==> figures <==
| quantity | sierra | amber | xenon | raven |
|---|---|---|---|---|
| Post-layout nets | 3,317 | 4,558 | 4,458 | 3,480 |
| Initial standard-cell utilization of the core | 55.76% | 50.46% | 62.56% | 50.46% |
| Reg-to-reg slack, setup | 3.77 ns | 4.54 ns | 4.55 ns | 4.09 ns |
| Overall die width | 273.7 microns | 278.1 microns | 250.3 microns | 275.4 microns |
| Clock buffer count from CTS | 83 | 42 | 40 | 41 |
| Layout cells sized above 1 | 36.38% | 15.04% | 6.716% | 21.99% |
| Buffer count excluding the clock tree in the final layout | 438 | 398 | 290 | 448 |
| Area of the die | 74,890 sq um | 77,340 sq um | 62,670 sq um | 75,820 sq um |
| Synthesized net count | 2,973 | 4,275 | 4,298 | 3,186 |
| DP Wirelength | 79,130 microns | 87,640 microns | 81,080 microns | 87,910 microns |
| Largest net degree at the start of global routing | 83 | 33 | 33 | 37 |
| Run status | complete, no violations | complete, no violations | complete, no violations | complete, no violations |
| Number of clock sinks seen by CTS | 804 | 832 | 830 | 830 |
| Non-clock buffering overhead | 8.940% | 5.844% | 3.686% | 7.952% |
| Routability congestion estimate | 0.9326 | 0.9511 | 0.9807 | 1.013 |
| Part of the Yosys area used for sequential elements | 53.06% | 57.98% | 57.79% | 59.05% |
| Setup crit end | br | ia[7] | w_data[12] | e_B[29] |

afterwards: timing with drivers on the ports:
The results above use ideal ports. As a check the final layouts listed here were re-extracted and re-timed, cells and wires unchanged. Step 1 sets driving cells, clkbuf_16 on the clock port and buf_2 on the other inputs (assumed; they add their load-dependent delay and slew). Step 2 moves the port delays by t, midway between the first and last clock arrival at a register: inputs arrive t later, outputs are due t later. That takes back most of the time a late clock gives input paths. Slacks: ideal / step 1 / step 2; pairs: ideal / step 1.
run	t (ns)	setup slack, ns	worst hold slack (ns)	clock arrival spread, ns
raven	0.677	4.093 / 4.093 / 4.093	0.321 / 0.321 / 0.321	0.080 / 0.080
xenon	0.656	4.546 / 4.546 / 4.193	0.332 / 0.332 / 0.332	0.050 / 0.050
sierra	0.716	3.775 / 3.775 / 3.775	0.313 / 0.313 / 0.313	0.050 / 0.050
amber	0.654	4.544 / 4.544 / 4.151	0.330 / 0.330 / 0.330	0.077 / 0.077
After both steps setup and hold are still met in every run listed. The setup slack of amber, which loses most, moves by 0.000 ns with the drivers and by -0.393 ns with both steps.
Background: an optimization exercise with open tools, aiming at small area and a short achievable clock period. Do not read the settings as production practice. Where RTL was checked, it was by simulation tests only, not by an equivalence proof against the original.

// bubble_sort
module bubble_sort (
    input  logic         clk,
    input  logic         rst_n,
    input  logic         in_vld,
    input  logic [255:0] data_in,
    output logic         out_vld,
    output logic [255:0] data_o
);
For scale: about 770 flip-flops, about 520 I/O pins, ~0.048 mm^2 of cells after synthesis.
Settings: LEC_CHECK=0, CAP_MARGIN=70, CORE_MARGIN=2, CORE_UTILIZATION=40, SLEW_MARGIN=70, SYNTH_HIERARCHICAL=1, SYNTH_MINIMUM_KEEP_SIZE=0; clock period 45.0 ns.
run.sh (not shown) runs the stock make flow with config.mk's settings and CLKGATE_MAP_FILE= SYNTH_SCRIPT=/design/flow/synth_recipe.tcl, a recipe that flattens the netlist after the stock synthesis.
The baseline produced a clean layout.
Next try:
- CAP_MARGIN: 70 -> 20
- SLEW_MARGIN: 70 -> 20
The changed run passed the timing, DRC and antenna checks.
Routed wire length drops by a few percent.
Design area decreases by about a fifth.
Non-clock buffer count went down by 228.
Hold slack stays flat.
First-iteration DRC count is higher by about a fifth.
Function was not checked in any run of this note: the RTL went through the layout flow alone.


## cedar
bubble_sort, a different RTL version from the one above (not shown whole).
Size: about 800 flip-flops, ~520 I/O pins, about 0.050 mm^2 of cells after synthesis.
export LEC_CHECK = 0
export CAP_MARGIN = 20
export CORE_MARGIN = 2
export CORE_UTILIZATION = 40
export SLEW_MARGIN = 20
export SYNTH_HIERARCHICAL = 1
export SYNTH_MINIMUM_KEEP_SIZE = 0
create_clock -name core_clock -period 45.0 [get_ports {clk}]
The following lists how onyx was set up differently from cedar:
Settings: setting CTS_BUF_LIST to sky130_fd_sc_hd__clkbuf_2 sky130_fd_sc_hd__clkbuf_4 sky130_fd_sc_hd__clkbuf_8 for the first time; changing CORE_UTILIZATION from 40 to 50.
Notes after the runs:
The number of antenna violations at the first check in global routing in onyx sits 1 above the value recorded for cedar.
In the reports for cedar and onyx, the larger die boundary width belongs to cedar.
Looking at register-to-register setup slack, onyx sits below cedar.
What cedar reported for initial detailed-routing violation count has to be multiplied by 1.2 to get the figure for onyx.
Relative to cedar, onyx degrades setup slack.
When onyx is set beside cedar, its global-route usage over all layers turns out to be 6.8 points larger.


bubble_sort, a different RTL version from the one above (not shown whole).
For scale: roughly 5600 cells after synthesis, ~790 flip-flops, about 520 I/O pins.
==> flow/config.mk <==
export PLATFORM = sky130hd
export DESIGN_NAME = bubble_sort
export DESIGN_NICKNAME = bubble_sort
export VERILOG_FILES = /design/flow/design.v
export SDC_FILE = /design/flow/constraint.sdc
export NUM_CORES = 4
export LEC_CHECK = 0
export CAP_MARGIN = 20
export CORE_MARGIN = 2
export CORE_UTILIZATION = 50
export CTS_CLUSTER_DIAMETER = 120
export CTS_CLUSTER_SIZE = 30
export SLEW_MARGIN = 20
export SYNTH_HIERARCHICAL = 1
export SYNTH_MINIMUM_KEEP_SIZE = 0
==> flow/constraint.sdc <==
create_clock -name core_clock -period 45.0 [get_ports {clk}]
set_input_delay 9.0000 -clock core_clock [delete_from_list [all_inputs] [get_ports {clk}]]
set_output_delay 9.0000 -clock core_clock [all_outputs]
set_load 0.01 [all_outputs]
standard.sh (not shown) runs the stock make flow with config.mk's settings and CLKGATE_MAP_FILE= SYNTH_SCRIPT=/design/flow/synth_recipe.tcl, a recipe that flattens the netlist after the stock synthesis.
==> flow/flow/run.sh <==
#!/bin/bash
# The standard layout (standard.sh: the standard synthesis and ORFS steps
# unchanged), except that the buffer ORFS puts on every input and output port
# is a sky130_fd_sc_hd__buf_1 instead of the cell buffer_ports picks by default.
set -euo pipefail
bash standard.sh "BUFFER_PORTS_ARGS=-buffer_cell sky130_fd_sc_hd__buf_1" finish > standard.log 2>&1
The starting point ran to the end with no violations.
==> next run, changes <==
--- a/flow/config.mk
+++ b/flow/config.mk
@@ -11,2 +10,0 @@
-export CTS_CLUSTER_DIAMETER = 120
-export CTS_CLUSTER_SIZE = 30
Synthesized area stays the same; wire length went up slightly; sequential cell count is unchanged; global-route usage went up by 0.67 points; final cell count rises slightly; worst setup slack improves by 9.5 ps; design area rose by a few percent; core utilization grows by 2.0 points.

static timing again, ports no longer ideal:
The flow's constraints put no driver on any port. The routed layouts listed below were extracted and timed again, unchanged, in two steps. Step 1 (the two cells are an assumption about what drives the block):
set clk [get_ports {clk}]
set_driving_cell -lib_cell sky130_fd_sc_hd__clkbuf_16 $clk
set_driving_cell -lib_cell sky130_fd_sc_hd__buf_2 [delete_from_list [all_inputs] $clk]
Step 2, shift: input delay + t, output delay - t, t = (earliest + latest rising clock arrival at the registers) / 2. This alone moves slack from input paths to output paths. a / b / c = ideal / step 1 / step 2; a / b = the first two.
run	shift t [ns]	slack for setup (ns)	hold slack, ns	clock arrival spread, ns	slew at the worst register clock pin (ns)
the first run of note 1	0.797	31.901 / 31.901 / 31.901	0.311 / 0.311 / 0.311	0.035 / 0.035	0.07 / 0.07
the second run of note 1	0.786	30.728 / 30.728 / 30.728	0.312 / 0.312 / 0.312	0.045 / 0.045	0.07 / 0.07
cedar	0.760	34.392 / 34.312 / 34.331	0.325 / 0.325 / 0.325	0.030 / 0.030	0.07 / 0.07
onyx	0.910	34.251 / 34.176 / 34.316	0.313 / 0.313 / 0.313	0.054 / 0.054	0.07 / 0.07
the first run of note 3	0.734	34.778 / 34.703 / 34.900	0.335 / 0.335 / 0.335	0.024 / 0.024	0.11 / 0.11
the second run of note 3	0.750	34.787 / 34.708 / 34.890	0.324 / 0.324 / 0.324	0.048 / 0.048	0.07 / 0.07
After both steps every run listed still meets setup and hold. For cedar, which loses most, drivers alone change the setup slack by -0.080 ns; drivers and shift together by -0.061 ns.
Source: an optimization exercise on an open RTL-to-GDS flow (aim: small area and a short achievable clock period). Production flows keep margins and buffers that such runs may drop.
At most, simulation tests tie the RTL to the original design; equivalence was not proved.
The flow treats the clock pin as an ideal source. Dropping or thinning the clock tree relies on that and would not hold on a real chip.
Power and IR drop assume default switching activity.

## alu
module alu(
             clk_p_i,
             reset_n_i,
             data_a_i,
             data_b_i,
             inst_i,
             data_o
             );
==> flow/config.mk <==
export PLATFORM = sky130hd
export DESIGN_NAME = alu
export DESIGN_NICKNAME = alu
export VERILOG_FILES = /design/flow/design.v
export SDC_FILE = /design/flow/constraint.sdc
export NUM_CORES = 4
export LEC_CHECK = 0
export ABC_AREA = 1
export CAP_MARGIN = 20
export CORE_MARGIN = 2
export CORE_UTILIZATION = 40
export CTS_BUF_LIST = sky130_fd_sc_hd__clkbuf_8
export GPL_TIMING_DRIVEN = 0
export SLEW_MARGIN = 20
==> flow/constraint.sdc <==
create_clock -name core_clock -period 30.0 [get_ports {clk_p_i}]
set_input_delay 6.0000 -clock core_clock [delete_from_list [all_inputs] [get_ports {clk_p_i}]]
set_output_delay 6.0000 -clock core_clock [all_outputs]
set_load 0.01 [all_outputs]
standard.sh (not shown) runs the stock make flow with config.mk's settings and CLKGATE_MAP_FILE= SYNTH_SCRIPT=/design/flow/synth_recipe.tcl, a recipe that flattens the netlist after the stock synthesis.
==> flow/flow/run.sh <==
#!/bin/bash
# Layout flow: the standard ORFS flow (standard.sh) with these changes.
#  1. Synthesis runs ORFS's own synthesis script unchanged, but without the
#     full/half-adder cell map (ADDER_MAP_FILE empty), so that ABC maps the
#     adder logic together with the rest of the logic.
#  2. ABC runs flow/abc_area.script in place of ORFS's area script: the
#     synthesis step uses a copy of ORFS's scripts folder in which only that
#     file is replaced.
#  3. Every port gets a buffer, as in the standard flow, but from
#     flow/buffer_ports.tcl (run before global placement): buf_1 cells on
#     the data inputs and outputs, and buf_4 on the reset input.
#  5. flow/settings.sh may set further ORFS variables for the layout steps
#     (for example a setup slack margin for timing repair).
# Each step's full output goes to a log file in this folder.
set -e
HERE=$(pwd)
rm -rf "$HERE/scripts"
cp -r "$FLOW_HOME/scripts" "$HERE/scripts"
cp "$HERE/flow/abc_area.script" "$HERE/scripts/abc_area.script"
export ADDER_MAP_FILE=
bash standard.sh SCRIPTS_DIR="$HERE/scripts" synth > "$HERE/log_synth.txt" 2>&1
export DONT_BUFFER_PORTS=1
export PRE_GLOBAL_PLACE_TCL="$HERE/flow/buffer_ports.tcl"
export POST_CTS_TCL="$HERE/flow/clock_one_level.tcl"
if [[ -f "$HERE/flow/settings.sh" ]]; then source "$HERE/flow/settings.sh"; fi
bash standard.sh finish > "$HERE/log_finish.txt" 2>&1
Other scripts of this flow, unchanged in this note and not shown: flow/flow/abc_area.script, flow/flow/buffer_ports.tcl, flow/flow/clock_one_level.tcl
The first run completed without violations.
Next try:
--- a/flow/design.v
+++ b/flow/design.v
@@ -112,40 +112,32 @@
       wire [15:0] mrb = {1'b0,ps_3,m_47,m_45,m_43,m_41,m_39,m_37,m_35,m_33,m_31,m_29,m_27,bn_1,1'b0,bn_0};
       wire [16:0] mc; assign mc[0] = 1'b0;
       genvar q;
       generate for (q = 0; q < 16; q = q + 1) begin : g_fin
         assign {mc[q+1], prod[q]} = mra[q] + mrb[q] + mc[q];
       end endgenerate
       wire    [7:0]    rem;
-      wire    [9:0]    a3;
-      wire    [8:0]    a3c;
-      assign a3[0]  = a[0];
-      assign a3c[1] = 1'b0;
-      genvar q3;
-      generate for (q3 = 1; q3 < 8; q3 = q3 + 1) begin : g_a3
-        assign {a3c[q3+1], a3[q3]} = a[q3] + a[q3-1] + a3c[q3];
-      end endgenerate
-      assign {a3[9], a3[8]} = a[7] + a3c[8];
       wire    [9:0]    a1 = {2'b0, a};
       wire    [9:0]    a2 = {1'b0, a, 1'b0};
+      wire    [9:0]    a3 = a1 + a2;
       genvar j;
       generate
         for (j = 1; j <= 4; j = j + 1) begin : g_div
           wire [2*j-1:0] t;
           wire [2*j-1:0] r;
           wire [2*j:0]   d1, d2, d3;
           wire           f1, f2, f3, ge1, ge2, ge3;
           if (j == 1) begin : g_first
             assign t = b[7:6];
           end else begin : g_next
             assign t = {g_div[j-1].r, b[9-2*j:8-2*j]};
           end
-          assign f1 = ({2'b0, a}       < (10'd1 << (2*j)));
-          assign f2 = ({1'b0, a, 1'b0} < (10'd1 << (2*j)));
-          assign f3 = ({2'b0, a} < ((10'd1 << (2*j)) + 10'd2) / 10'd3);
+          assign f1 = ~|a1[9:2*j];
+          assign f2 = ~|a2[9:2*j];
+          assign f3 = ~|a3[9:2*j];
           assign d1 = {1'b0, t} - {1'b0, a1[2*j-1:0]};
           assign d2 = {1'b0, t} - {1'b0, a2[2*j-1:0]};
           assign d3 = {1'b0, t} - {1'b0, a3[2*j-1:0]};
           assign ge1 = f1 & ~d1[2*j];
           assign ge2 = f2 & ~d2[2*j];
           assign ge3 = f3 & ~d3[2*j];
           assign r = ge3 ? d3[2*j-1:0] : ge2 ? d2[2*j-1:0] : ge1 ? d1[2*j-1:0] : t;
After rerunning: The changed run went through all stages and came out clean. Power drops by 4.1%. Design area drops by 2.4%. Wire length climbs by 1.5%. Critical path depth stays the same. Sequential share of layout area climbs by 0.36 points. Hold slack is better by 0.059 ns.
The RTL of the first run of this note was laid out without a check of its function.

========
alu, a different RTL version from the one above (not shown whole).
Size: ~35 flip-flops, about 37 I/O pins, ~0.0052 mm² of cells after synthesis.
// alu
module alu(
             clk_p_i,
             reset_n_i,
             data_a_i,
             data_b_i,
             inst_i,
             data_o
             );
Settings: LEC_CHECK=0, ABC_AREA=1, CAP_MARGIN=20, CORE_MARGIN=2, CORE_UTILIZATION=40, CTS_BUF_LIST=sky130_fd_sc_hd__clkbuf_8, GPL_TIMING_DRIVEN=0, SLEW_MARGIN=20; clock period 30.0 ns.
Scripts as last shown in full above: flow/flow/run.sh
Other scripts of this flow, unchanged in this note and not shown: flow/flow/abc_area.script, flow/flow/buffer_ports.tcl, flow/flow/clock_one_level.tcl
==> next run, changes <==
--- a/flow/design.v
+++ b/flow/design.v
@@ -102,67 +102,45 @@
       wire m_31, m_32; assign {m_32,m_31} = m_10 + m_11 + pp_2_1;
       wire m_33, m_34; assign {m_34,m_33} = m_12 + m_13 + bn_3;
       wire m_35, m_36; assign {m_36,m_35} = m_14 + m_15 + pp_3_1;
       wire m_37, m_38; assign {m_38,m_37} = m_16 + m_17 + 1'b1;
       wire m_39, m_40; assign {m_40,m_39} = m_18 + m_19 + 1'b1;
       wire m_41, m_42; assign {m_42,m_41} = m_20 + m_21 + pp_3_4;
       wire m_43, m_44; assign {m_44,m_43} = m_22 + m_23 + 1'b1;
       wire m_45, m_46; assign {m_46,m_45} = m_24 + ps_2 + pp_3_6;
       wire m_47, m_48; assign {m_48,m_47} = pp_3_7 + 1'b1;
       wire [15:0] mra = {1'b1,m_48,m_46,m_44,m_42,m_40,m_38,m_36,m_34,m_32,m_30,m_28,m_26,m_25,pp_0_1,pp_0_0};
       wire [15:0] mrb = {1'b0,ps_3,m_47,m_45,m_43,m_41,m_39,m_37,m_35,m_33,m_31,m_29,m_27,bn_1,1'b0,bn_0};
-      wire [16:0] mc; assign mc[0] = 1'b0;
-      genvar q;
-      generate for (q = 0; q < 16; q = q + 1) begin : g_fin
-        assign {mc[q+1], prod[q]} = mra[q] + mrb[q] + mc[q];
-      end endgenerate
+      assign prod = mra + mrb;
       wire    [7:0]    rem;
       wire    [9:0]    a1 = {2'b0, a};
       wire    [9:0]    a2 = {1'b0, a, 1'b0};
       wire    [9:0]    a3 = a1 + a2;
-      genvar j, i;
+      genvar j;
       generate
         for (j = 1; j <= 4; j = j + 1) begin : g_div
           wire [2*j-1:0] t;
           wire [2*j-1:0] r;
           wire [2*j:0]   d1, d2, d3;
           wire           f1, f2, f3, ge1, ge2, ge3;
           if (j == 1) begin : g_first
             assign t = b[7:6];
           end else begin : g_next
             assign t = {g_div[j-1].r, b[9-2*j:8-2*j]};
           end
           assign f1 = ~|a1[9:2*j];
           assign f2 = ~|a2[9:2*j];
           assign f3 = ~|a3[9:2*j];
-          wire [2*j:0] bw1;
-          assign bw1[0] = 1'b0;
-          for (i = 0; i < 2*j; i = i + 1) begin : g_s1
-            assign d1[i] = t[i] ^ a1[i] ^ bw1[i];
-            assign bw1[i+1] = (~t[i] & a1[i]) | (~t[i] & bw1[i]) | (a1[i] & bw1[i]);
-          end
-          assign d1[2*j] = bw1[2*j];
-          wire [2*j:0] bw2;
-          assign bw2[0] = 1'b0;
-          for (i = 0; i < 2*j; i = i + 1) begin : g_s2
-            assign d2[i] = t[i] ^ a2[i] ^ bw2[i];
-            assign bw2[i+1] = (~t[i] & a2[i]) | (~t[i] & bw2[i]) | (a2[i] & bw2[i]);
-          end
-          assign d2[2*j] = bw2[2*j];
-          wire [2*j:0] bw3;
-          assign bw3[0] = 1'b0;
-          for (i = 0; i < 2*j; i = i + 1) begin : g_s3
-            assign d3[i] = t[i] ^ a3[i] ^ bw3[i];
-            assign bw3[i+1] = (~t[i] & a3[i]) | (~t[i] & bw3[i]) | (a3[i] & bw3[i]);
-          end
-          assign d3[2*j] = bw3[2*j];
+          assign d1 = {1'b0, t} - {1'b0, a1[2*j-1:0]};
+          assign d2 = {1'b0, t} - {1'b0, a2[2*j-1:0]};
+          assign d3 = {1'b0, t} - {1'b0, a3[2*j-1:0]};
           assign ge1 = f1 & ~d1[2*j];
           assign ge2 = f2 & ~d2[2*j];
           assign ge3 = f3 & ~d3[2*j];
           assign r = ge3 ? d3[2*j-1:0] : ge2 ? d2[2*j-1:0] : ge1 ? d1[2*j-1:0] : t;
         end
       endgenerate
       assign rem = g_div[4].r;
       reg     [15:0]   ALU_d2_w;
       always@ (*)
       begin
           case(inst_d1_r)
=> The changed run went through all stages and came out clean. Register-to-register slack gets better by 0.79 ns. Sequential power drops slightly. Power went up slightly. First-iteration DRC count rose by a quarter to a third. Core utilization rose by 0.24 points.
No functional check of the RTL was part of any run of this note.

========
alu with an RTL version that a note above also has.
Size in the first run: ~850 cells after synthesis, about 37 I/O pins.
Design alu, start of the top module:
module alu(
             clk_p_i,
             reset_n_i,
             data_a_i,
             data_b_i,
             inst_i,
             data_o
             );
      input           clk_p_i;
      input           reset_n_i;
      input   [7:0]   data_a_i;
      input   [7:0]   data_b_i;
      input   [2:0]   inst_i;
      output reg  [15:0]  data_o;
      reg     [7:0]    data_a_d1_r;
      reg     [7:0]    data_b_d1_r;
      reg     [2:0]    inst_d1_r;
      wire    [7:0]    a = data_a_d1_r;
      wire    [7:0]    b = data_b_d1_r;
      wire             op_sub = (inst_d1_r == 3'b001);
      wire             op_abs = (inst_d1_r == 3'b101);
      wire             inv    = op_sub | (op_abs & a[7]);
      wire    [7:0]    x      = op_abs ? 8'b0 : b;
      wire    [7:0]    y      = a ^ {8{inv}};
      wire    [8:0]    s;
      wire    [8:0]    sc;
      assign sc[0] = inv;
      genvar q2;
  ...
Settings: LEC_CHECK=0, ABC_AREA=1, CAP_MARGIN=20, CORE_MARGIN=2, CORE_UTILIZATION=40, GPL_TIMING_DRIVEN=0, SLEW_MARGIN=20; clock period 30.0 ns.
==> flow/flow/run.sh <==
#!/bin/bash
# Layout flow: the standard ORFS flow (standard.sh) with these changes.
#  1. Synthesis runs ORFS's own synthesis script unchanged, but without the
#     full/half-adder cell map (ADDER_MAP_FILE empty), so that ABC maps the
#     adder logic together with the rest of the logic.
#  2. ABC runs flow/abc_area.script in place of ORFS's area script: the
#     synthesis step uses a copy of ORFS's scripts folder in which only that
#     file is replaced.
#  3. The port buffers that global placement inserts are buf_2 cells.
#  4. flow/settings.sh may set further ORFS variables for the layout steps
#     (for example a setup slack margin for timing repair).
# Each step's full output goes to a log file in this folder.
set -e
HERE=$(pwd)
rm -rf "$HERE/scripts"
cp -r "$FLOW_HOME/scripts" "$HERE/scripts"
cp "$HERE/flow/abc_area.script" "$HERE/scripts/abc_area.script"
export ADDER_MAP_FILE=
bash standard.sh SCRIPTS_DIR="$HERE/scripts" synth > "$HERE/log_synth.txt" 2>&1
export BUFFER_PORTS_ARGS="-buffer_cell sky130_fd_sc_hd__buf_2"
if [[ -f "$HERE/flow/settings.sh" ]]; then source "$HERE/flow/settings.sh"; fi
bash standard.sh finish > "$HERE/log_finish.txt" 2>&1
==> flow/flow/abc_area.script <==
strash
dch
map -D 5000
topo
stime -c
buffer -c
upsize -c
dnsize -c
Edit:
--- a/flow/design.v
+++ b/flow/design.v
@@ -115,32 +115,50 @@
       generate for (q = 0; q < 16; q = q + 1) begin : g_fin
         assign {mc[q+1], prod[q]} = mra[q] + mrb[q] + mc[q];
       end endgenerate
       wire    [7:0]    rem;
       wire    [9:0]    a1 = {2'b0, a};
       wire    [9:0]    a2 = {1'b0, a, 1'b0};
       wire    [9:0]    a3 = a1 + a2;
-      genvar j;
+      genvar j, i;
       generate
         for (j = 1; j <= 4; j = j + 1) begin : g_div
           wire [2*j-1:0] t;
           wire [2*j-1:0] r;
           wire [2*j:0]   d1, d2, d3;
           wire           f1, f2, f3, ge1, ge2, ge3;
           if (j == 1) begin : g_first
             assign t = b[7:6];
           end else begin : g_next
             assign t = {g_div[j-1].r, b[9-2*j:8-2*j]};
           end
           assign f1 = ~|a1[9:2*j];
           assign f2 = ~|a2[9:2*j];
           assign f3 = ~|a3[9:2*j];
-          assign d1 = {1'b0, t} - {1'b0, a1[2*j-1:0]};
-          assign d2 = {1'b0, t} - {1'b0, a2[2*j-1:0]};
-          assign d3 = {1'b0, t} - {1'b0, a3[2*j-1:0]};
+          wire [2*j:0] bw1;
+          assign bw1[0] = 1'b0;
+          for (i = 0; i < 2*j; i = i + 1) begin : g_s1
+            assign d1[i] = t[i] ^ a1[i] ^ bw1[i];
+            assign bw1[i+1] = (~t[i] & a1[i]) | (~t[i] & bw1[i]) | (a1[i] & bw1[i]);
+          end
+          assign d1[2*j] = bw1[2*j];
+          wire [2*j:0] bw2;
+          assign bw2[0] = 1'b0;
+          for (i = 0; i < 2*j; i = i + 1) begin : g_s2
+            assign d2[i] = t[i] ^ a2[i] ^ bw2[i];
+            assign bw2[i+1] = (~t[i] & a2[i]) | (~t[i] & bw2[i]) | (a2[i] & bw2[i]);
+          end
+          assign d2[2*j] = bw2[2*j];
+          wire [2*j:0] bw3;
+          assign bw3[0] = 1'b0;
+          for (i = 0; i < 2*j; i = i + 1) begin : g_s3
+            assign d3[i] = t[i] ^ a3[i] ^ bw3[i];
+            assign bw3[i+1] = (~t[i] & a3[i]) | (~t[i] & bw3[i]) | (a3[i] & bw3[i]);
+          end
+          assign d3[2*j] = bw3[2*j];
           assign ge1 = f1 & ~d1[2*j];
           assign ge2 = f2 & ~d2[2*j];
           assign ge3 = f3 & ~d3[2*j];
           assign r = ge3 ? d3[2*j-1:0] : ge2 ? d2[2*j-1:0] : ge1 ? d1[2*j-1:0] : t;
         end
       endgenerate
       assign rem = g_div[4].r;
Routed wire length is lower by 2.1%; clock power decreases by about 2%; clock skew goes down by 0.019 ns; core utilization went up by 0.36 points; global-route usage goes down by 0.43 points; worst hold slack improves by 0.044 ns; via count went down by 2.6%; combinational power shrinks by about 7%; clock-buffer cell count is unchanged; fmax falls by 1.3%; cell count fell by 3.3%.
For the second run of this note, only the layout was checked, not whether the RTL still works.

# # #

**What you should do:**
Copy out the range of lines above starting at the line with "42 | 40 | 41 |" and ending at the line with "afterwards: timing with", exactly and including both.

**Answer for the task:**
| Clock buffer count from CTS | 83 | 42 | 40 | 41 |
| Layout cells sized above 1 | 36.38% | 15.04% | 6.716% | 21.99% |
| Buffer count excluding the clock tree in the final layout | 438 | 398 | 290 | 448 |
| Area of the die | 74,890 sq um | 77,340 sq um | 62,670 sq um | 75,820 sq um |
| Synthesized net count | 2,973 | 4,275 | 4,298 | 3,186 |
| DP Wirelength | 79,130 microns | 87,640 microns | 81,080 microns | 87,910 microns |
| Largest net degree at the start of global routing | 83 | 33 | 33 | 37 |
| Run status | complete, no violations | complete, no violations | complete, no violations | complete, no violations |
| Number of clock sinks seen by CTS | 804 | 832 | 830 | 830 |
| Non-clock buffering overhead | 8.940% | 5.844% | 3.686% | 7.952% |
| Routability congestion estimate | 0.9326 | 0.9511 | 0.9807 | 1.013 |
| Part of the Yosys area used for sequential elements | 53.06% | 57.98% | 57.79% | 59.05% |
| Setup crit end | br | ia[7] | w_data[12] | e_B[29] |

afterwards: timing with drivers on the ports:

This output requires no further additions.